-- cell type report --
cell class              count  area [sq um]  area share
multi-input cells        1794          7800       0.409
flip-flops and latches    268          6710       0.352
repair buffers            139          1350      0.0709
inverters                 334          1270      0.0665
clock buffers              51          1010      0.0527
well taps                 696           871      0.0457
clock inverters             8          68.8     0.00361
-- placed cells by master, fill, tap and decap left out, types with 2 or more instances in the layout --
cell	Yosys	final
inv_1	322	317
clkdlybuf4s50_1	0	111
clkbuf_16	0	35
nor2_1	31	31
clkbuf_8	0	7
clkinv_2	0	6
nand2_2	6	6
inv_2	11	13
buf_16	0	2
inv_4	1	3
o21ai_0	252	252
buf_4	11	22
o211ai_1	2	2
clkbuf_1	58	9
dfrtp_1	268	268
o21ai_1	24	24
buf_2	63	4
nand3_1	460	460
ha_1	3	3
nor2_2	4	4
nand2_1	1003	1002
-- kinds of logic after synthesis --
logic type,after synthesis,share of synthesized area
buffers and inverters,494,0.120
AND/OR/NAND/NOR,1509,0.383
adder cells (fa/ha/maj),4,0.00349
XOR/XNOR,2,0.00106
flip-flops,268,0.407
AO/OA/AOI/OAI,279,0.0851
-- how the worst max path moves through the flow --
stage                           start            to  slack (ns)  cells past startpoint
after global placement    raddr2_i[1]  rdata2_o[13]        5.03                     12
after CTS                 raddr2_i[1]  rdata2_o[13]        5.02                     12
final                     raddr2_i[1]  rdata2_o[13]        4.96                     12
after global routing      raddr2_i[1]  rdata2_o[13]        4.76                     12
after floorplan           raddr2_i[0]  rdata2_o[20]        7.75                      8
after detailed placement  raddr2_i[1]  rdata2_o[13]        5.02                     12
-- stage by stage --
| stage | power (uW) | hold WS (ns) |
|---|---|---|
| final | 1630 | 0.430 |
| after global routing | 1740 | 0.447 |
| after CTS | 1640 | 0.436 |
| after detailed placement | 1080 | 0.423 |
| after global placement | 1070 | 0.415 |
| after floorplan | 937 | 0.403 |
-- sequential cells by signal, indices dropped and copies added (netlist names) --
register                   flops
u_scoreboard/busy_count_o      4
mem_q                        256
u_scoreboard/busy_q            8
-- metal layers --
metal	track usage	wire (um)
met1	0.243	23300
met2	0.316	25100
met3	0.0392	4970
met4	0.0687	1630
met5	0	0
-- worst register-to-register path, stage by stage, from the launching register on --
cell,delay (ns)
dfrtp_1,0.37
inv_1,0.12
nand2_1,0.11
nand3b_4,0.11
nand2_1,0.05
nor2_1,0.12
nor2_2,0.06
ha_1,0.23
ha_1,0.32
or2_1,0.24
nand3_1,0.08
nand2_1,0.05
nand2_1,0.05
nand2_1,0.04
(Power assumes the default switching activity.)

======

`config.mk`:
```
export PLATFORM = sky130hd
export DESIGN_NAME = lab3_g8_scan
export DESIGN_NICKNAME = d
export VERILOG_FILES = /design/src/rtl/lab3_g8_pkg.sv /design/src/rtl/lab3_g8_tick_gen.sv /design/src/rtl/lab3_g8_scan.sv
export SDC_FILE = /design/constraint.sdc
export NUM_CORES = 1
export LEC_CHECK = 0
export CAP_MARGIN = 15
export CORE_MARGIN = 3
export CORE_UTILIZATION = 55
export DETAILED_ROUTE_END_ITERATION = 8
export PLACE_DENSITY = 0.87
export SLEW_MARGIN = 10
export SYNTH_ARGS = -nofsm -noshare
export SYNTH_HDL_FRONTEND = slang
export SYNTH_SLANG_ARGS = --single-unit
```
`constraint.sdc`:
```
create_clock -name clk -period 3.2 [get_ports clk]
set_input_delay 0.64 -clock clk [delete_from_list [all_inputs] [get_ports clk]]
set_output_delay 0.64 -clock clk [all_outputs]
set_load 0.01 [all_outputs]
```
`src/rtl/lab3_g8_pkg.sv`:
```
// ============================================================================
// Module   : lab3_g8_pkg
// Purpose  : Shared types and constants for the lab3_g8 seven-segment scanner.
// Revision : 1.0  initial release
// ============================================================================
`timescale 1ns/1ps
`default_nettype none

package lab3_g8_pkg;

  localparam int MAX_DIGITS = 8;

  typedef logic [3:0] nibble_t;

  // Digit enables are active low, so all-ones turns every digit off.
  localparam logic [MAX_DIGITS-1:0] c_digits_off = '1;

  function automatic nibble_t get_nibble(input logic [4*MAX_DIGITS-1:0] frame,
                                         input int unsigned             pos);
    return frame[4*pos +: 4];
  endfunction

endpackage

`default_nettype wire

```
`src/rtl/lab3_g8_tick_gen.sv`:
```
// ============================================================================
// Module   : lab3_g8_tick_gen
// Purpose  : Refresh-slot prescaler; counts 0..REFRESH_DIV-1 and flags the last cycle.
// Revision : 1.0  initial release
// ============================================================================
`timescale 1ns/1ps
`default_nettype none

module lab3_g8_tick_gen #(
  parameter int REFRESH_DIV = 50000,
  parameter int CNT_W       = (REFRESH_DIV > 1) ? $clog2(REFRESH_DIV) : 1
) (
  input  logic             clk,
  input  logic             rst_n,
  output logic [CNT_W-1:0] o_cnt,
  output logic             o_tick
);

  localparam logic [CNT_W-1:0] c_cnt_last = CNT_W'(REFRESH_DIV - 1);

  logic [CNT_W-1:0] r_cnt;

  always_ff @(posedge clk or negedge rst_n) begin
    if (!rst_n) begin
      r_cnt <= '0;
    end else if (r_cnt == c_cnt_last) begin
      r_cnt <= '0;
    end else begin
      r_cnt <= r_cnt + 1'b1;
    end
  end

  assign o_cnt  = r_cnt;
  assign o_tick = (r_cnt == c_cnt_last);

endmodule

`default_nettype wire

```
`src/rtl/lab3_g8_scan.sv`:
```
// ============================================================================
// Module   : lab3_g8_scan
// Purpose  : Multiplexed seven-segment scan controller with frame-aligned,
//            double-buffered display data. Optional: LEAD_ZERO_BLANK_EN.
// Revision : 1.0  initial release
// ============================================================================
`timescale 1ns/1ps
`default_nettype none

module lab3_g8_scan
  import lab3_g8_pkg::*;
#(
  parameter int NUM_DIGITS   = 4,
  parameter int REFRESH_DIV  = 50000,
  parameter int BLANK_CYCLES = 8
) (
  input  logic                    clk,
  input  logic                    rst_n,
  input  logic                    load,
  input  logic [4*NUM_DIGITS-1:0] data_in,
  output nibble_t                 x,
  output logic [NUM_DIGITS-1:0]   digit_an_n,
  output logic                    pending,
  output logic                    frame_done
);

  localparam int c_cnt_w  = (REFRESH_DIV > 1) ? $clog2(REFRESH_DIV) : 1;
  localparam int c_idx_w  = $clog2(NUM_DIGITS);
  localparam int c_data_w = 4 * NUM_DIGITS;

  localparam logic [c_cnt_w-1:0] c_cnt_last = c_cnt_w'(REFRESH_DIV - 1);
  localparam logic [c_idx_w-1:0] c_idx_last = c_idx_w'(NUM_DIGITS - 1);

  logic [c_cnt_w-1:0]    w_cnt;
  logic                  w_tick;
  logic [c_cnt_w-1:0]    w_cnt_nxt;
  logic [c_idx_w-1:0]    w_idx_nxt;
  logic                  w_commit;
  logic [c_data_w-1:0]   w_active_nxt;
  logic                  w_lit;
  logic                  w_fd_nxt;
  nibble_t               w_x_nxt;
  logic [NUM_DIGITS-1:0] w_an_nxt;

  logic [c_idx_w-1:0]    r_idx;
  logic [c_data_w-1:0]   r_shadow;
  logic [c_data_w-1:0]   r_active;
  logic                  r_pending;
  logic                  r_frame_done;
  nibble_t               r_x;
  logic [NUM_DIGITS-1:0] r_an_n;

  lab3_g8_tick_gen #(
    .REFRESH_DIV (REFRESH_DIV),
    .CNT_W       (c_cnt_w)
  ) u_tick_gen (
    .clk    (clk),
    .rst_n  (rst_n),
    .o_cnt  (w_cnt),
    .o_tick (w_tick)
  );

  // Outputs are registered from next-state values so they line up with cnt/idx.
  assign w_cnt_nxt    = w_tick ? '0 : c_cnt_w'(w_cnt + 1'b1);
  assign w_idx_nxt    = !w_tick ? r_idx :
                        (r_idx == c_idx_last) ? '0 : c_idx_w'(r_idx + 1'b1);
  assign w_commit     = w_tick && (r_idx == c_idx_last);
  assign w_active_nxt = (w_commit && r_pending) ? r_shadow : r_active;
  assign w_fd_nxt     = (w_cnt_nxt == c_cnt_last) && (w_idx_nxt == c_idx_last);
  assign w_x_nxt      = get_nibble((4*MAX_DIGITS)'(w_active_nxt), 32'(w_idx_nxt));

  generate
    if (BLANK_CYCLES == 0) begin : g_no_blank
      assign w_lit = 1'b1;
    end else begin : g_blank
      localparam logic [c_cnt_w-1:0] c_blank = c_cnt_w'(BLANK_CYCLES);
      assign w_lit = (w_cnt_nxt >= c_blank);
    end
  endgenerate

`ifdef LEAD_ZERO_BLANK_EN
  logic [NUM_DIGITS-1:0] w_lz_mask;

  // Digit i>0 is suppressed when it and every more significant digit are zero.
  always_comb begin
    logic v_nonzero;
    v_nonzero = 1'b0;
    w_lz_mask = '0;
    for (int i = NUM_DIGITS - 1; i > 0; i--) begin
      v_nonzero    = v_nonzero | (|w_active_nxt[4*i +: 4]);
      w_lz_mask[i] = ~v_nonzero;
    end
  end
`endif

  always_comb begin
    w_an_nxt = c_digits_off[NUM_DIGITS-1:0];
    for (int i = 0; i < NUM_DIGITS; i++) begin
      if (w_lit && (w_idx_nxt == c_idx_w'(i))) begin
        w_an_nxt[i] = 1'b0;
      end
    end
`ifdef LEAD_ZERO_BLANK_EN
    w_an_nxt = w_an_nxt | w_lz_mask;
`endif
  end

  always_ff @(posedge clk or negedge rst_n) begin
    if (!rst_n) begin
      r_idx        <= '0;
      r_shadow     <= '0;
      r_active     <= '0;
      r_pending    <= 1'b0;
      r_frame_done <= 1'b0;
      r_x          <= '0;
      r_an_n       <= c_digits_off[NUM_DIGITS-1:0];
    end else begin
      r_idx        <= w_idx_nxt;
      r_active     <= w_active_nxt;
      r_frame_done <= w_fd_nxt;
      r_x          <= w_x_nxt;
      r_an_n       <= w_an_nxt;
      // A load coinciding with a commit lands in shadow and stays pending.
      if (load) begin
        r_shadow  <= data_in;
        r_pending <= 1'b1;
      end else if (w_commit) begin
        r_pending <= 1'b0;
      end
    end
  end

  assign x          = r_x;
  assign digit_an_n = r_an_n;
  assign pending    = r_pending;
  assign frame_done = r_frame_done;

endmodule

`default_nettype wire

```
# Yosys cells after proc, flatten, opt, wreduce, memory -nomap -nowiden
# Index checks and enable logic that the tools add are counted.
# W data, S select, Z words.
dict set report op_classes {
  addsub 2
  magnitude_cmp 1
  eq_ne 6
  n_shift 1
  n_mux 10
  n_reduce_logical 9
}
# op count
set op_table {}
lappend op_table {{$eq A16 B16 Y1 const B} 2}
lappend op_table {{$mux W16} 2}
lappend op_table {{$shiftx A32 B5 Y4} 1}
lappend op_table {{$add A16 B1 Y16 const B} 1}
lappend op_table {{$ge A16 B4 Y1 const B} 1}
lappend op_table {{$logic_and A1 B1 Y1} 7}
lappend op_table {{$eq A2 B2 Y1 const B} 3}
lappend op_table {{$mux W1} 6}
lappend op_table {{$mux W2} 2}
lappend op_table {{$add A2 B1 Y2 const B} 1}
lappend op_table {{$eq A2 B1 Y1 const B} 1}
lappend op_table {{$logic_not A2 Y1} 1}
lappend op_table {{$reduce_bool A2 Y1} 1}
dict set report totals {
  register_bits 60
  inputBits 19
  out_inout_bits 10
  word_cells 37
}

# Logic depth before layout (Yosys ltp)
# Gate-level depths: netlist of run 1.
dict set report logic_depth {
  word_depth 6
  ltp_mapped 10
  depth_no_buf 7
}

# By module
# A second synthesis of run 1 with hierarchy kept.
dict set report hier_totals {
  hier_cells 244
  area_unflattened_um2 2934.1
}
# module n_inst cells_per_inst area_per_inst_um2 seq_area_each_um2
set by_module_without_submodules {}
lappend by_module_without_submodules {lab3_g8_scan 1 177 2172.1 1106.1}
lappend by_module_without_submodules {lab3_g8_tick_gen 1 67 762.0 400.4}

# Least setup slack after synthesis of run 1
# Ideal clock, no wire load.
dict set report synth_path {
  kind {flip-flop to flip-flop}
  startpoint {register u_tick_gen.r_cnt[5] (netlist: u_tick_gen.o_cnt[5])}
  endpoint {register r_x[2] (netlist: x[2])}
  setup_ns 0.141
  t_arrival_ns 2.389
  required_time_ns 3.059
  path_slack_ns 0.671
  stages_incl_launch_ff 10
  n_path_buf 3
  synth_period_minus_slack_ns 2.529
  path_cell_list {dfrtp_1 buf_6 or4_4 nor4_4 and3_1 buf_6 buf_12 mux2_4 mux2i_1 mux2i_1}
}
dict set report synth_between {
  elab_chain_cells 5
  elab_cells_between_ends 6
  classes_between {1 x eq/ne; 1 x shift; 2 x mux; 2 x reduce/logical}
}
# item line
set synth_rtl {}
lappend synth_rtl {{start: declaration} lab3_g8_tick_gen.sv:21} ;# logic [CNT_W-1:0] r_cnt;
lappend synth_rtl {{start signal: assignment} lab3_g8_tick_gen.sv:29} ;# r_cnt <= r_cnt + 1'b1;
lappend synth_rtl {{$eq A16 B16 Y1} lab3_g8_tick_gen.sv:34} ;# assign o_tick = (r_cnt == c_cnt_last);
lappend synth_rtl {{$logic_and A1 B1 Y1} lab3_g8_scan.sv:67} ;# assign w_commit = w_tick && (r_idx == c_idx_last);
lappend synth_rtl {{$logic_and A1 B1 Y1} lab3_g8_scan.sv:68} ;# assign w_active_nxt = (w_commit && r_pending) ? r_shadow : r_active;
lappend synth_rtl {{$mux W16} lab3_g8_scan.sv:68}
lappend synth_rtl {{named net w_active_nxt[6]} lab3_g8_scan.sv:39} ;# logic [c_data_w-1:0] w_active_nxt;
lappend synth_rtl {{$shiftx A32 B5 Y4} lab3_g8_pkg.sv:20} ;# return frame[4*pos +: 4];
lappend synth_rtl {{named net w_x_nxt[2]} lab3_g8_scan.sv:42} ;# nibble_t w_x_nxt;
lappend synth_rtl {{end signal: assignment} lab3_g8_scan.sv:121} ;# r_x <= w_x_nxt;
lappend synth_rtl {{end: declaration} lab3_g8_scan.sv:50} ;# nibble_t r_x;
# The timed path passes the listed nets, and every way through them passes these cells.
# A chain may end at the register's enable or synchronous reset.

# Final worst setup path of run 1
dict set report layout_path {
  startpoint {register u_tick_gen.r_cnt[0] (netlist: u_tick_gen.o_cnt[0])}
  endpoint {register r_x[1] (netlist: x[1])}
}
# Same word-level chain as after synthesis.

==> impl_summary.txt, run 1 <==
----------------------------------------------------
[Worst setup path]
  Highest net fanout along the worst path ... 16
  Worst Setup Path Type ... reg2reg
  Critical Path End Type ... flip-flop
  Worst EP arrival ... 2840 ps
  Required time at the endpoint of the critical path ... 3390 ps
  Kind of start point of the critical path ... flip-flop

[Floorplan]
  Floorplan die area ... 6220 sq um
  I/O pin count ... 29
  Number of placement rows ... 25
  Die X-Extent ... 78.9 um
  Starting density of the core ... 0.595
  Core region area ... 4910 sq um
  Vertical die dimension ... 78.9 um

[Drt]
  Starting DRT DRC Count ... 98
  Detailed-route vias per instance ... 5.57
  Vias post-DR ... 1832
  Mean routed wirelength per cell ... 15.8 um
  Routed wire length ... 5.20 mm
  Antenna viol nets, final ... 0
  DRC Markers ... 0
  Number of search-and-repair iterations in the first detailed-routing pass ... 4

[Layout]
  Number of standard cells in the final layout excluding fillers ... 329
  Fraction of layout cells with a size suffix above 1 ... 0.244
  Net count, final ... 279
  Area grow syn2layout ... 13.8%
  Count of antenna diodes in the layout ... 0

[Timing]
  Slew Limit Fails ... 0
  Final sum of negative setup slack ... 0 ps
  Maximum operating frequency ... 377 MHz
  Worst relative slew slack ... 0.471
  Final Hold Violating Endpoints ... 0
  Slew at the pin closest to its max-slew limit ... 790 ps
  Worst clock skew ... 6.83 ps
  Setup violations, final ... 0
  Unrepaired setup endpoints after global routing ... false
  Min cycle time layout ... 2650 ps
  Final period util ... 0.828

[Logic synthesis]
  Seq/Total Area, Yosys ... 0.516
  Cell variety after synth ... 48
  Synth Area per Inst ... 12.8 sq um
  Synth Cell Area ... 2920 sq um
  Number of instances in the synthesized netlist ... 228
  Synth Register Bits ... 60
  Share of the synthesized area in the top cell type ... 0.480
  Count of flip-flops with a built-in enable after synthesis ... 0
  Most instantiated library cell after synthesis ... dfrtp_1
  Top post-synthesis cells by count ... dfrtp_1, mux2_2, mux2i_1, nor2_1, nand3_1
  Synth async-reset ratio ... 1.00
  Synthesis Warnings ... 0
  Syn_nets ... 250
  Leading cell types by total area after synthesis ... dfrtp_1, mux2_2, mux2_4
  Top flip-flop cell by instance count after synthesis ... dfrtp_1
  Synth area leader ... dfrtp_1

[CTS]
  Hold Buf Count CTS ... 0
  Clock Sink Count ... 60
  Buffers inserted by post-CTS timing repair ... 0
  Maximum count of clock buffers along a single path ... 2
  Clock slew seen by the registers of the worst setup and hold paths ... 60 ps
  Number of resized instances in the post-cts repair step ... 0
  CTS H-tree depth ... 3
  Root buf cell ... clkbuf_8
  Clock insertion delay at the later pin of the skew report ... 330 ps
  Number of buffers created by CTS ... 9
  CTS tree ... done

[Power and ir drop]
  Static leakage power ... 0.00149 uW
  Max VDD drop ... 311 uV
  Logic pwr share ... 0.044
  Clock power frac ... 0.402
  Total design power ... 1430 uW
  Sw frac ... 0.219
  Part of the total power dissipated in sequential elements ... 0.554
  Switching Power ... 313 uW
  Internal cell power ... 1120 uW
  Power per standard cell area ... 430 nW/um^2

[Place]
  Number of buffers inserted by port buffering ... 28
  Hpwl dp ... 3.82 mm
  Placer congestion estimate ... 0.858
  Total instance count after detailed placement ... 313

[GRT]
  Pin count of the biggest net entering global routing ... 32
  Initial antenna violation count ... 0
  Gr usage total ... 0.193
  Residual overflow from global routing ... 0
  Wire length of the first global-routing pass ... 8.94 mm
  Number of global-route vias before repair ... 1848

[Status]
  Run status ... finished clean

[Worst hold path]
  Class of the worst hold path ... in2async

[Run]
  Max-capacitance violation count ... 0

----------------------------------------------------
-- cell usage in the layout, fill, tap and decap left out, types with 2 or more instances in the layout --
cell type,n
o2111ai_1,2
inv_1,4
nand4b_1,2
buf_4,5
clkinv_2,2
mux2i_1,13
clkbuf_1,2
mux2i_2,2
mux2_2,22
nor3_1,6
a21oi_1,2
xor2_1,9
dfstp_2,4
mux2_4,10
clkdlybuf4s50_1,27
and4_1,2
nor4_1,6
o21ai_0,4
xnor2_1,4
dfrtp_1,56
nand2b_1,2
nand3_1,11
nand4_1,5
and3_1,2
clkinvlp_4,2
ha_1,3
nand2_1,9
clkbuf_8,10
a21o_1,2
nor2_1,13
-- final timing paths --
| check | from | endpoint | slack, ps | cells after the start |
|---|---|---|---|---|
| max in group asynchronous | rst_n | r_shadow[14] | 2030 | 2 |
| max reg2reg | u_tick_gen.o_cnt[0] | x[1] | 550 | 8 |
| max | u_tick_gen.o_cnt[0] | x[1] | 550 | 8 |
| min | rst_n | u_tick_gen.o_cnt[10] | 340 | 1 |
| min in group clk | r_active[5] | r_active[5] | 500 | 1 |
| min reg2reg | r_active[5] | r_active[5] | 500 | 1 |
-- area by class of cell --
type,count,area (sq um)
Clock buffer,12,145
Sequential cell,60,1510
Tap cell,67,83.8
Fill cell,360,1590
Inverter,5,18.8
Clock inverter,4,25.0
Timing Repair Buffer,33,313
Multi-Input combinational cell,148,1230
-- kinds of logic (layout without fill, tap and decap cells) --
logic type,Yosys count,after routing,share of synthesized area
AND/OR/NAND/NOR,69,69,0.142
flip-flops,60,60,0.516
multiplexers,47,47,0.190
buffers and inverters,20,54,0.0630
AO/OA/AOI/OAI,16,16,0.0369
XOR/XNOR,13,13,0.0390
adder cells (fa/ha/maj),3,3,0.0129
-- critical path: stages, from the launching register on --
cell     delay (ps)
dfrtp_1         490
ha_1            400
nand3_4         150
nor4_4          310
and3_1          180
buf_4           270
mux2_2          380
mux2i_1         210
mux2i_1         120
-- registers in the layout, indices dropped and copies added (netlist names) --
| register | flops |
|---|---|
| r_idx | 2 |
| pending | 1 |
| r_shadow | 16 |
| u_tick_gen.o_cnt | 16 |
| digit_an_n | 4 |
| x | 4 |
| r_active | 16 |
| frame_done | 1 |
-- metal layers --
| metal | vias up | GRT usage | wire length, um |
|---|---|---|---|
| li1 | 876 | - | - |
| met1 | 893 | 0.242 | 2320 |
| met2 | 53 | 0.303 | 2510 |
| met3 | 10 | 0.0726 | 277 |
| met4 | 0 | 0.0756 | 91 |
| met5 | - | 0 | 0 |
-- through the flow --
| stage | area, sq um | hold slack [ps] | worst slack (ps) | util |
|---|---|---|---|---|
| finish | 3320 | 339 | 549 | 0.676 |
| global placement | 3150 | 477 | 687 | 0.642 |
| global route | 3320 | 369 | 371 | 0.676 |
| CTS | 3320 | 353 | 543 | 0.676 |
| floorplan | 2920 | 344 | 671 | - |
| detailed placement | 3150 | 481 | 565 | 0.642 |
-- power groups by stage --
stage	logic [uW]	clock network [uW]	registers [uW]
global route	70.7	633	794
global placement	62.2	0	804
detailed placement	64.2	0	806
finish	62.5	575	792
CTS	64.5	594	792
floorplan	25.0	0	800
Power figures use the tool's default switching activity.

======

Your assignment: From the records above, transcribe exactly the run of lines that opens with the line holding "hold WS (ns) |" and closes with the line holding "nand2_1,0.11", both included.

Response below:
| stage | power (uW) | hold WS (ns) |
|---|---|---|
| final | 1630 | 0.430 |
| after global routing | 1740 | 0.447 |
| after CTS | 1640 | 0.436 |
| after detailed placement | 1080 | 0.423 |
| after global placement | 1070 | 0.415 |
| after floorplan | 937 | 0.403 |
-- sequential cells by signal, indices dropped and copies added (netlist names) --
register                   flops
u_scoreboard/busy_count_o      4
mem_q                        256
u_scoreboard/busy_q            8
-- metal layers --
metal	track usage	wire (um)
met1	0.243	23300
met2	0.316	25100
met3	0.0392	4970
met4	0.0687	1630
met5	0	0
-- worst register-to-register path, stage by stage, from the launching register on --
cell,delay (ns)
dfrtp_1,0.37
inv_1,0.12
nand2_1,0.11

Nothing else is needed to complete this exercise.